1 de enero de 1996
¡DEMOS
A LOS NIÑOS UN FUTURO DE PAZ!
1. Al
final de 1994, Año internacional de la familia, dirigí a los niños de todo el
mundo una carta, pidiéndoles que rezasen para que la humanidad llegue a ser
cada vez más familia de Dios, capaz de vivir en concordia y paz. Además, no he
dejado de expresar mi viva preocupación por los niños víctimas de los
conflictos bélicos y de otras formas de violencia, llamando la atención de la
opinión pública mundial sobre estas graves situaciones.
Al
inicio del nuevo año, mi pensamiento se dirige una vez más a los niños y a sus
legítimas aspiraciones de amor y serenidad.
De entre ellos siento el deber de recordar particularmente a los marcados por el sufrimiento, quienes a menudo llegan a adultos sin haber experimentado nunca lo que es la paz. La mirada de los pequeños debería ser siempre alegre y confiada; sin embargo con frecuencia está llena de tristeza y miedo: ¡ya han visto y padecido demasiado en los pocos años de su vida!.

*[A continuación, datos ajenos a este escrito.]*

This design comes from an exercise in tuning for small area on the open sky130 flow, not from production work.
Only simulation tests tie the RTL to the original design; equivalence was not proved.
Power figures rest on the tool's default switching activity, not on a simulated workload.

==> 10-12 <==
Design wb_regfile, start of the top module:
module wb_regfile #(
    parameter int DATA_W = 32,
    parameter int ADDR_W = 5,
    parameter int BYPASS = 1,
    parameter int CNT_W  = 16
) (
    input  logic              clk,
    input  logic              rst_n,
    input  logic              ife_wb,
    input  logic [ADDR_W-1:0] Ri_wb,
    input  logic [DATA_W-1:0] write_wb,
    input  logic [ADDR_W-1:0] Rs_id,
    input  logic [ADDR_W-1:0] Rt_id,
    output logic [DATA_W-1:0] rs_data,
    output logic [DATA_W-1:0] rt_data,
    input  logic [ADDR_W-1:0] dbg_addr,
    output logic [DATA_W-1:0] dbg_data,
    output logic [CNT_W-1:0]  wr_count,
    output logic [ADDR_W-1:0] wr_last
);
==> module wb_regfile_hold, before the edit <==
module wb_regfile_hold #(
    parameter int W = 32
) (
    input  logic         en,
    input  logic         en_n,
    input  logic [W-1:0] w,
    input  logic [W-1:0] q,
    output logic [W-1:0] d
);
    assign d = ({W{en}} & w) | ({W{en_n}} & q);
endmodule
==> module wb_regfile_aoi222, before the edit <==
module wb_regfile_aoi222 (
    input  logic [2:0] s,
    input  logic [2:0] d,
    output logic       y
);
    assign y = ~|(s & d);
endmodule
==> module wb_regfile_nand, before the edit <==
module wb_regfile_nand #(
    parameter int N = 4
) (
    input  logic [N-1:0] a,
    output logic         y
);
    assign y = ~&a;
endmodule
==> module wb_regfile_or, before the edit <==
module wb_regfile_or #(
    parameter int N = 3
) (
    input  logic [N-1:0] a,
    output logic         y
);
    assign y = |a;
endmodule
==> module wb_regfile_rdbit, before the edit <==
module wb_regfile_rdbit #(
    parameter int N = 32
) (
    input  logic [N-1:0] sel,
    input  logic [N-1:0] d,
    output logic         out
);
    localparam int NG = (N - 1) / 3;   
    localparam int NY = NG + N - 3 * NG;
    logic [NY-1:0] y;
    logic [2:0]    p;
    for (genvar g = 0; g < NG; g++) begin : g_aoi
        wb_regfile_aoi222 u_aoi (.s(sel[3*g+2:3*g]), .d(d[3*g+2:3*g]), .y(y[g]));
    end
    for (genvar k = 3 * NG; k < N; k++) begin : g_one
        wb_regfile_nand #(.N(2)) u_nand (.a({sel[k], d[k]}), .y(y[NG+k-3*NG]));
    end
    if (NY == 12) begin : g_c12
        wb_regfile_nand #(.N(4)) u_nand0 (.a(y[3:0]),   .y(p[0]));
        wb_regfile_nand #(.N(4)) u_nand1 (.a(y[7:4]),   .y(p[1]));
        wb_regfile_nand #(.N(4)) u_nand2 (.a(y[11:8]),  .y(p[2]));
    end else begin : g_c11
        wb_regfile_nand #(.N(4)) u_nand0 (.a(y[3:0]),   .y(p[0]));
        wb_regfile_nand #(.N(4)) u_nand1 (.a(y[7:4]),   .y(p[1]));
        wb_regfile_nand #(.N(3)) u_nand2 (.a(y[10:8]),  .y(p[2]));
    end
    wb_regfile_or   #(.N(3)) u_or    (.a(p), .y(out));
endmodule
==> module wb_regfile, before the edit <==
module wb_regfile #(
    parameter int DATA_W = 32,
    parameter int ADDR_W = 5,
    parameter int BYPASS = 1,
    parameter int CNT_W  = 16
) (
    input  logic              clk,
    input  logic              rst_n,
    input  logic              ife_wb,
    input  logic [ADDR_W-1:0] Ri_wb,
    input  logic [DATA_W-1:0] write_wb,
    input  logic [ADDR_W-1:0] Rs_id,
    input  logic [ADDR_W-1:0] Rt_id,
    output logic [DATA_W-1:0] rs_data,
    output logic [DATA_W-1:0] rt_data,
    input  logic [ADDR_W-1:0] dbg_addr,
    output logic [DATA_W-1:0] dbg_data,
    output logic [CNT_W-1:0]  wr_count,
    output logic [ADDR_W-1:0] wr_last
);
    localparam int DEPTH = 2 ** ADDR_W;
    logic [DATA_W-1:0] mem   [1:DEPTH-1];
    logic [DATA_W-1:0] mem_d [1:DEPTH-1];
    logic [DEPTH-1:1]  valid;
    logic [DEPTH-1:1]  we;
    logic [DEPTH-1:1]  we_n;
    logic              commit;
    assign commit = ife_wb && (Ri_wb != '0);
    always_comb begin
        for (int i = 1; i < DEPTH; i++) begin
            we[i]   = ife_wb && (Ri_wb == ADDR_W'(i));
            we_n[i] = !we[i];
        end
    end
    for (genvar i = 1; i < DEPTH; i++) begin : g_word
        wb_regfile_hold #(.W(DATA_W)) u_hold (
            .en(we[i]), .en_n(we_n[i]), .w(write_wb), .q(mem[i]), .d(mem_d[i])
        );
    end
    always_ff @(posedge clk) begin
        for (int i = 1; i < DEPTH; i++) begin
            mem[i] <= mem_d[i];
        end
    end
    always_ff @(posedge clk or negedge rst_n) begin
        if (!rst_n) begin
            valid    <= '0;
            wr_count <= '0;
            wr_last  <= '0;
        end else if (commit) begin
            valid    <= valid | we;
            wr_count <= wr_count + CNT_W'(1);
            wr_last  <= Ri_wb;
        end
    end
    logic [DEPTH-1:0] sel_rs, sel_rt, sel_dbg;
    always_comb begin
        sel_rs[0]  = 1'b0;
        sel_rt[0]  = 1'b0;
        sel_dbg[0] = 1'b0;
        for (int i = 1; i < DEPTH; i++) begin
            sel_rs[i]  = (Rs_id == ADDR_W'(i)) && valid[i] && !((BYPASS != 0) && we[i]);
            sel_rt[i]  = (Rt_id == ADDR_W'(i)) && valid[i] && !((BYPASS != 0) && we[i]);
            sel_dbg[i] = (dbg_addr == ADDR_W'(i)) && valid[i];
            sel_rs[0]  = sel_rs[0] | ((BYPASS != 0) && (Rs_id == ADDR_W'(i)) && we[i]);
            sel_rt[0]  = sel_rt[0] | ((BYPASS != 0) && (Rt_id == ADDR_W'(i)) && we[i]);
        end
    end
    for (genvar b = 0; b < DATA_W; b++) begin : g_bit
        logic [DEPTH-1:0] col;
        assign col[0] = write_wb[b];
        for (genvar i = 1; i < DEPTH; i++) begin : g_col
            assign col[i] = mem[i][b];
        end
        wb_regfile_rdbit #(.N(DEPTH))   u_rs  (.sel(sel_rs),             .d(col),             .out(rs_data[b]));
        wb_regfile_rdbit #(.N(DEPTH))   u_rt  (.sel(sel_rt),             .d(col),             .out(rt_data[b]));
        wb_regfile_rdbit #(.N(DEPTH-1)) u_dbg (.sel(sel_dbg[DEPTH-1:1]), .d(col[DEPTH-1:1]), .out(dbg_data[b]));
    end
endmodule
Settings: LEC_CHECK=0, CAP_MARGIN=20, CELL_PAD_IN_SITES_DETAIL_PLACEMENT=1, CELL_PAD_IN_SITES_GLOBAL_PLACEMENT=1, CORE_MARGIN=2, CORE_UTILIZATION=35, PLACE_DENSITY=0.5, SLEW_MARGIN=20, SYNTH_HIERARCHICAL=1; clock period 8.0 ns.
standard.sh (not shown) runs the stock make flow with config.mk's settings and CLKGATE_MAP_FILE= SYNTH_SCRIPT=/design/flow/synth_recipe.tcl, a recipe that flattens the netlist after the stock synthesis.
==> flow/flow/run.sh <==
#!/bin/bash
# Standard ORFS layout, with two changes: port buffers use the smallest buffer cell, and
# clock tree synthesis inserts no dummy loads.
set -euo pipefail
bash standard.sh \
  "BUFFER_PORTS_ARGS=-buffer_cell sky130_fd_sc_hd__buf_1" \
  "CTS_ARGS=-sink_clustering_enable -repair_clock_nets -dont_use_dummy_load -sink_clustering_size 12 -sink_clustering_max_diameter 100 -buf_list {sky130_fd_sc_hd__clkbuf_4 sky130_fd_sc_hd__clkbuf_8}" \
  finish > standard_flow.log 2>&1
==> 11-01 (differences from 10-12) <==
==> flow/design.v (replaced) <==
module wb_regfile #(
    parameter int DATA_W = 32,
    parameter int ADDR_W = 5,
    parameter int BYPASS = 1,
    parameter int CNT_W  = 16
) (
    input  logic              clk,
    input  logic              rst_n,
    input  logic              ife_wb,
    input  logic [ADDR_W-1:0] Ri_wb,
    input  logic [DATA_W-1:0] write_wb,
    input  logic [ADDR_W-1:0] Rs_id,
    input  logic [ADDR_W-1:0] Rt_id,
    output logic [DATA_W-1:0] rs_data,
    output logic [DATA_W-1:0] rt_data,
    input  logic [ADDR_W-1:0] dbg_addr,
    output logic [DATA_W-1:0] dbg_data,
    output logic [CNT_W-1:0]  wr_count,
    output logic [ADDR_W-1:0] wr_last
);
    localparam int DEPTH = 2 ** ADDR_W;
    logic [DATA_W-1:0] mem [DEPTH];
    logic              commit;
    assign commit = ife_wb && (Ri_wb != '0);
    always_ff @(posedge clk or negedge rst_n) begin
        if (!rst_n) begin
            for (int i = 0; i < DEPTH; i++) begin
                mem[i] <= '0;
            end
            wr_count <= '0;
            wr_last  <= '0;
        end else if (commit) begin
            mem[Ri_wb] <= write_wb;
            wr_count   <= wr_count + CNT_W'(1);
            wr_last    <= Ri_wb;
        end
    end
    always_comb begin
        rs_data = '0;
        if (Rs_id != '0) begin
            if ((BYPASS != 0) && commit && (Ri_wb == Rs_id)) begin
                rs_data = write_wb;
            end else begin
                rs_data = mem[Rs_id];
            end
        end
    end
    always_comb begin
        rt_data = '0;
        if (Rt_id != '0) begin
            if ((BYPASS != 0) && commit && (Ri_wb == Rt_id)) begin
                rt_data = write_wb;
            end else begin
                rt_data = mem[Rt_id];
            end
        end
    end
    always_comb begin
        dbg_data = '0;
        if (dbg_addr != '0) begin
            dbg_data = mem[dbg_addr];
        end
    end
endmodule
==> flow/run.sh (new file) <==
#!/bin/bash
# synth_recipe.tcl (not shown) runs the flow's synth.tcl, then flattens the netlist and writes it again
# the make line also repeats each setting of config.mk as NAME=value (left out here)
make -C /OpenROAD-flow-scripts/flow DESIGN_CONFIG=/design/flow/config.mk WORK_HOME=/design/flow/orfs CLKGATE_MAP_FILE= SYNTH_SCRIPT=/design/flow/synth_recipe.tcl finish
==> flow/config.mk (replaced) <==
export PLATFORM = sky130hd
export DESIGN_NAME = wb_regfile
export DESIGN_NICKNAME = wb_regfile
export VERILOG_FILES = /design/flow/design.v
export SDC_FILE = /design/flow/constraint.sdc
export NUM_CORES = 4
export LEC_CHECK = 0
export CAP_MARGIN = 20
export CELL_PAD_IN_SITES_DETAIL_PLACEMENT = 2
export CELL_PAD_IN_SITES_GLOBAL_PLACEMENT = 2
export CORE_MARGIN = 2
export CORE_UTILIZATION = 30
export PLACE_DENSITY = 0.45
export SLEW_MARGIN = 20
removed: flow/flow/run.sh
removed: flow/standard.sh
==> notes <==
11-01 completed with no timing, DRC or antenna violations. 10-12 produced a clean layout. In 11-01 the wire length is larger than in 10-12, by about 70%. Die area: 11-01 is higher than 10-12 (43%). Of 11-01 and 10-12, 10-12 has the higher critical path depth (gap 3). Of 11-01 and 10-12, 11-01 has the higher hold slack (gap 0.0049 ns). Flip-flop and latch count: 11-01 is lower than 10-12 (31). Against 11-01, the final cell count of 10-12 is smaller by 24%. Between 10-12 and 11-01, the lower clock power is in 10-12 (gap about 50%, measured against 11-01).

## separate check: timing with driven ports
How much do the figures lean on ideal ports? The routed layouts below were timed once more, with nothing changed but the port constraints.
Step 1 (the two cells are an assumption about what drives the block):
set clk [get_ports {clk}]
set_driving_cell -lib_cell sky130_fd_sc_hd__clkbuf_16 $clk
set_driving_cell -lib_cell sky130_fd_sc_hd__buf_2 [delete_from_list [all_inputs] $clk]
Step 2, shift: input delay + t, output delay - t, t = (earliest + latest rising clock arrival at the registers) / 2. This alone moves slack from input paths to output paths.
Three values: no drivers, after step 1, after step 2; two values: the first two.
run | t (ns) | setup WS [ns] | slew at the worst register clock pin (ns)
10-12 | 0.881 | 0.471 / 0.445 / 0.445 | 0.10 / 0.10
11-01 | 0.932 | 0.550 / 0.432 / 0.432 | 0.07 / 0.07
After both steps every run listed still meets setup and hold. The setup slack of 11-01, which loses most, moves by -0.118 ns with the drivers and by -0.118 ns with both steps.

De entre ellos siento el deber de recordar particularmente a los marcados por el sufrimiento, quienes a menudo llegan a adultos sin haber experimentado nunca lo que es la paz. La mirada de los pequeños debería ser siempre alegre y confiada; sin embargo con frecuencia está llena de tristeza y miedo: ¡ya han visto y padecido demasiado en los pocos años de su vida!.
¡Demos
a los niños un futuro de paz!. Ésta es la llamada que dirijo confiado a los
hombres y mujeres de buena voluntad, invitando a cada uno a ayudar a los niños
a crecer en un clima de auténtica paz. Es un derecho suyo y es un deber
nuestro.
Niños
víctimas de la guerra.
2.
Tengo presente la gran cantidad de niños que he podido encontrar a lo largo de
mi pontificado, especialmente en los viajes apostólicos a cada continente.
Niños serenos y llenos de alegría. Pienso en ellos al inicio del nuevo año.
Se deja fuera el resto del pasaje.